There are Cherry MX Switches, a brand of mechanical switch that is considered the standard.
There 3 types: Linear Tactile and Clicky. They also make a locking switch. https://deskthority.net/wiki/Cherry_MX Most recently they have introduced gaming marketing "Speed Switches" Which offer a low actuation force, as well as shorter travel distance.
In the 3 categories switches are then sub-divided by actuation force. All of these switches cane be identified by the color. They have recently also introduced the clear variants of all of their switches for LED back lighting purposes.

Now there are also many other mechanical key switch manufacturers including Gateron (https://mechanicalkeyboards.com/shop/index.php?l=product_list&c=77) which are a Cherry MX clone, Razer has also recently developed their own switches (https://www.razerzone.com/razer-mechanical-switches). There is also a company Matias making Alps clones, which were a popular switch in the 90's IBM keyboards.

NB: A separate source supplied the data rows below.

### config.mk
export PLATFORM = sky130hd
export DESIGN_NAME = t09_edge_detector_array
export DESIGN_NICKNAME = d
export VERILOG_FILES = /design/src/rtl/t09_edge_detector_array.sv
export SDC_FILE = /design/constraint.sdc
export NUM_CORES = 1
export LEC_CHECK = 0
export CAP_MARGIN = 25
export CORE_MARGIN = 10
export CORE_UTILIZATION = 48
export CTS_BUF_LIST = sky130_fd_sc_hd__clkbuf_16
export DETAILED_ROUTE_END_ITERATION = 12
export PLACE_DENSITY_LB_ADDON = 0.12
export SYNTH_ARGS = -nofsm -noshare
export SYNTH_HDL_FRONTEND = slang
export SYNTH_SLANG_ARGS = --single-unit
### constraint.sdc
create_clock -name clk -period 2.31 [get_ports clk]
set_input_delay 0.462 -clock clk [delete_from_list [all_inputs] [get_ports clk]]
set_output_delay 0.462 -clock clk [all_outputs]
set_load 0.005 [all_outputs]
### src/rtl/t09_edge_detector_array.sv
// Input conditioner: per-channel synchroniser, debounce, mode-selected edge pulse and sticky flag.
// Latency: sig_i sampled at E0 -> level/pulse change after edge E0+SYNC_STAGES+DEB_CNT-1; flag one edge later.
// Backpressure: none; free-running every cycle, pulses are one cycle wide and latched into flags.
module t09_edge_detector_array #(
  parameter int WIDTH       = 7,
  parameter int SYNC_STAGES = 2,
  parameter int DEB_CNT     = 4,
  parameter int CNT_W       = $clog2(DEB_CNT + 1)
) (
  input  logic                 clk,
  input  logic                 rst,
  input  logic [WIDTH-1:0]     sig_i,
  input  logic [2*WIDTH-1:0]   mode_i,
  input  logic [WIDTH-1:0]     clr_i,
  output logic [WIDTH-1:0]     level_o,
  output logic [WIDTH-1:0]     pulse_o,
  output logic [WIDTH-1:0]     flag_o,
  output logic                 any_o
);

  // Count value at which a persisting new level is accepted.
  localparam logic [CNT_W-1:0] CNT_LAST = CNT_W'(DEB_CNT - 1);

  logic [WIDTH-1:0] sync_q [SYNC_STAGES];
  logic [WIDTH-1:0] sync_w;
  logic [CNT_W-1:0] cnt_q  [WIDTH];
  logic [CNT_W-1:0] cnt_d  [WIDTH];
  logic [WIDTH-1:0] stable_q, stable_d;
  logic [WIDTH-1:0] prev_q;
  logic [WIDTH-1:0] flag_q, flag_d;
  logic [WIDTH-1:0] rise_w, fall_w, pulse_w;

  // Synchroniser chain; stage 0 captures the raw asynchronous pins.
  always_ff @(posedge clk or posedge rst) begin
    if (rst) begin
      for (int s = 0; s < SYNC_STAGES; s++) begin
        sync_q[s] <= '0;
      end
    end else begin
      sync_q[0] <= sig_i;
      for (int s = 1; s < SYNC_STAGES; s++) begin
        sync_q[s] <= sync_q[s-1];
      end
    end
  end

  assign sync_w = sync_q[SYNC_STAGES-1];

  // Debounce: a differing synchronised value must persist DEB_CNT cycles before it is accepted.
  always_comb begin
    stable_d = stable_q;
    for (int n = 0; n < WIDTH; n++) begin
      cnt_d[n] = '0;
      if (sync_w[n] != stable_q[n]) begin
        if (cnt_q[n] == CNT_LAST) begin
          stable_d[n] = sync_w[n];
          cnt_d[n]    = '0;
        end else begin
          cnt_d[n] = cnt_q[n] + CNT_W'(1);
        end
      end
    end
  end

  // Edge terms gated by the per-channel mode: bit 0 enables rise, bit 1 enables fall.
  always_comb begin
    rise_w  = stable_q & ~prev_q;
    fall_w  = ~stable_q & prev_q;
    pulse_w = '0;
    for (int n = 0; n < WIDTH; n++) begin
      pulse_w[n] = (mode_i[2*n] & rise_w[n]) | (mode_i[2*n+1] & fall_w[n]);
    end
  end

  // Sticky flags: a pulse sets, a clear resets, and a coincident pulse beats the clear.
  always_comb begin
    flag_d = pulse_w | (flag_q & ~clr_i);
  end

  // Debounce state, edge history and flag registers.
  always_ff @(posedge clk or posedge rst) begin
    if (rst) begin
      for (int n = 0; n < WIDTH; n++) begin
        cnt_q[n] <= '0;
      end
      stable_q <= '0;
      prev_q   <= '0;
      flag_q   <= '0;
    end else begin
      for (int n = 0; n < WIDTH; n++) begin
        cnt_q[n] <= cnt_d[n];
      end
      stable_q <= stable_d;
      prev_q   <= stable_q;
      flag_q   <= flag_d;
    end
  end

  assign level_o = stable_q;
  assign pulse_o = pulse_w;
  assign flag_o  = flag_q;
  assign any_o   = |flag_q;

endmodule

==> run metrics <==
htree depth 2; outcome finished, final reports clean; total power 3.31 mW; Max Clock Freq 0.463 GHz; largest net degree at the start of global routing 57; port bufs 51; skew final 4.26 ps; post-synth net total 180; reg2reg path depth 3; Slowest-stage cell, CP clkdlybuf4s50_1; Critical Path Sink pulse_o[5]; Max Cap Viol 0; RSZ-0062 raised after global routing no; worst r2r src cnt_q[0]; routed len/inst 15.4 um; VDD IR max 0.000673 V; Die Y 85.3 um; CP dominant cell by count clkdlybuf4s50_1; drt via density 5.09; critical path arrival 1700 ps; Pleak 1.23 nW; core area 4060 sq um; Final ANT Viol Nets 0; Final Cycle Share 93.4%; Clk Latency, worst-skew pair 280 ps; Final setup viols 0; initial drt markers 103; Avg Synthesized Cell Area 14.3 sq um; Synth Instances 143; WS Path Type primary input to output port; Layout area overhead 36.9%; TritonCTS Buffers 5; CTS max path bufs 2; transition time of the tightest slew-check pin 332 ps; synth unique cells 16; Slowest Stage Delay on Critical Path 550 ps; ant diodes 0; Num Clock Sinks 56; synthesized area 2050 sq um; CTS clk-pin slew, worst paths 60 ps; Post-DP HPWL 2950 um; # IOs 52; # fillers 269; nets 239; Rel. slew slack 77.7%; gr ovfl total 0; GRT Overall Usage 11.0%; crit path from mode_i[10]; Hold WC Path Type register to register; Starting Density 50.4%; Final Hold Viols 0; Tmin final 2160 ps; Post-CTS Setup Inserts 0; critical path, cell by cell clkdlybuf4s50_1, nand2_1, o21ai_0, clkdlybuf4s50_1; row count 23; TNS Setup 0 ps; Startpoint Class primary input; critical path endpoint category output port; pwr dens 1180 nW/um^2; initial antenna violation count 0; die extent in x 85.3 um; fin. max-slew vios 0; ratio of cells with drive above 1 in the final layout 10.3%; Final Non-Filler Cells 253; RD Place Congestion 0.781; post-synthesis sequential area ratio 68.5%; die area 7270 sq um; clock root cell clkbuf_16; R2R Setup Slk 1100 ps; vias in the first global route 1,423; maximum fanout along the worst path 2; total number of vias 1,289; TritonCTS clock tree done; dpl cells 245; residual DRC count 0; drt first pass iters 4; Yosys warning count 0; Reg2Reg Capture Point level_o[6]; post-synthesis register bit count 56; Total Wirelength 3890 um; Post-CTS Hold Buffers 0; cts repair resizes 0; Worst EP required 1850 ps; first-pass GRT wire length 6620 um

https://mechanicalkeyboards.com/mechanical_switches.php?brand=

Above is a link to a site that shows more brands and types, and describes their function/use.

Really they only thing to do is to try out some key switches/keyboards and see what you like. I personally, despite not gaming much, use CherryMX reds. Low actuation force, linear, smooth, and pretty quiet. Many people appreciate the tactile switches for typing, and hardcore typist seem to lean towards the clicky switches (like the blue).

Personally I think accuracy has a lot to do with it. If you are prone to mashing keys, the reds will be misserable, where the blues could really improve speed and accuracy. However if you're accurate, a linear switch can reduce fatigue, and not drive people around you crazy.

Despite the links I shared, there are countless other, more obscure mechanical key switches, including hall effect switches.

One thing to consider also is key caps. You are going to find it much easier to find key cap sets that fit Cherry MX switched, and their clones than any other design.

It really is up to your preference in regards to switched. Then once you choose a switch, shop for a keyboard that offers the features you need (n-key roll over/anti ghosting/macros/pass throughs/10 keyless or full size/backlighting (RGB)/etc). You can get a good mechanical keyboard these days for a reasonable price if you stick to the basics. I use a sub $100 CM Storm QuickFire Pro (https://www.amazon.com/CM-Storm-QuickFire-Pro-Mechanical/dp/B007VDOOBU). There are even cheaper options on the market these days with all the Cherry Clones offering competition in the market.

It really is all about preference, I would just get the cheapest board with the switches you like. Everything else is nit picky BS. People can and will justify $500 keyboards because they are stupid. I recommend the sub $100 price point for best results and avoiding feeling like an idiot for wasting money on frivolities.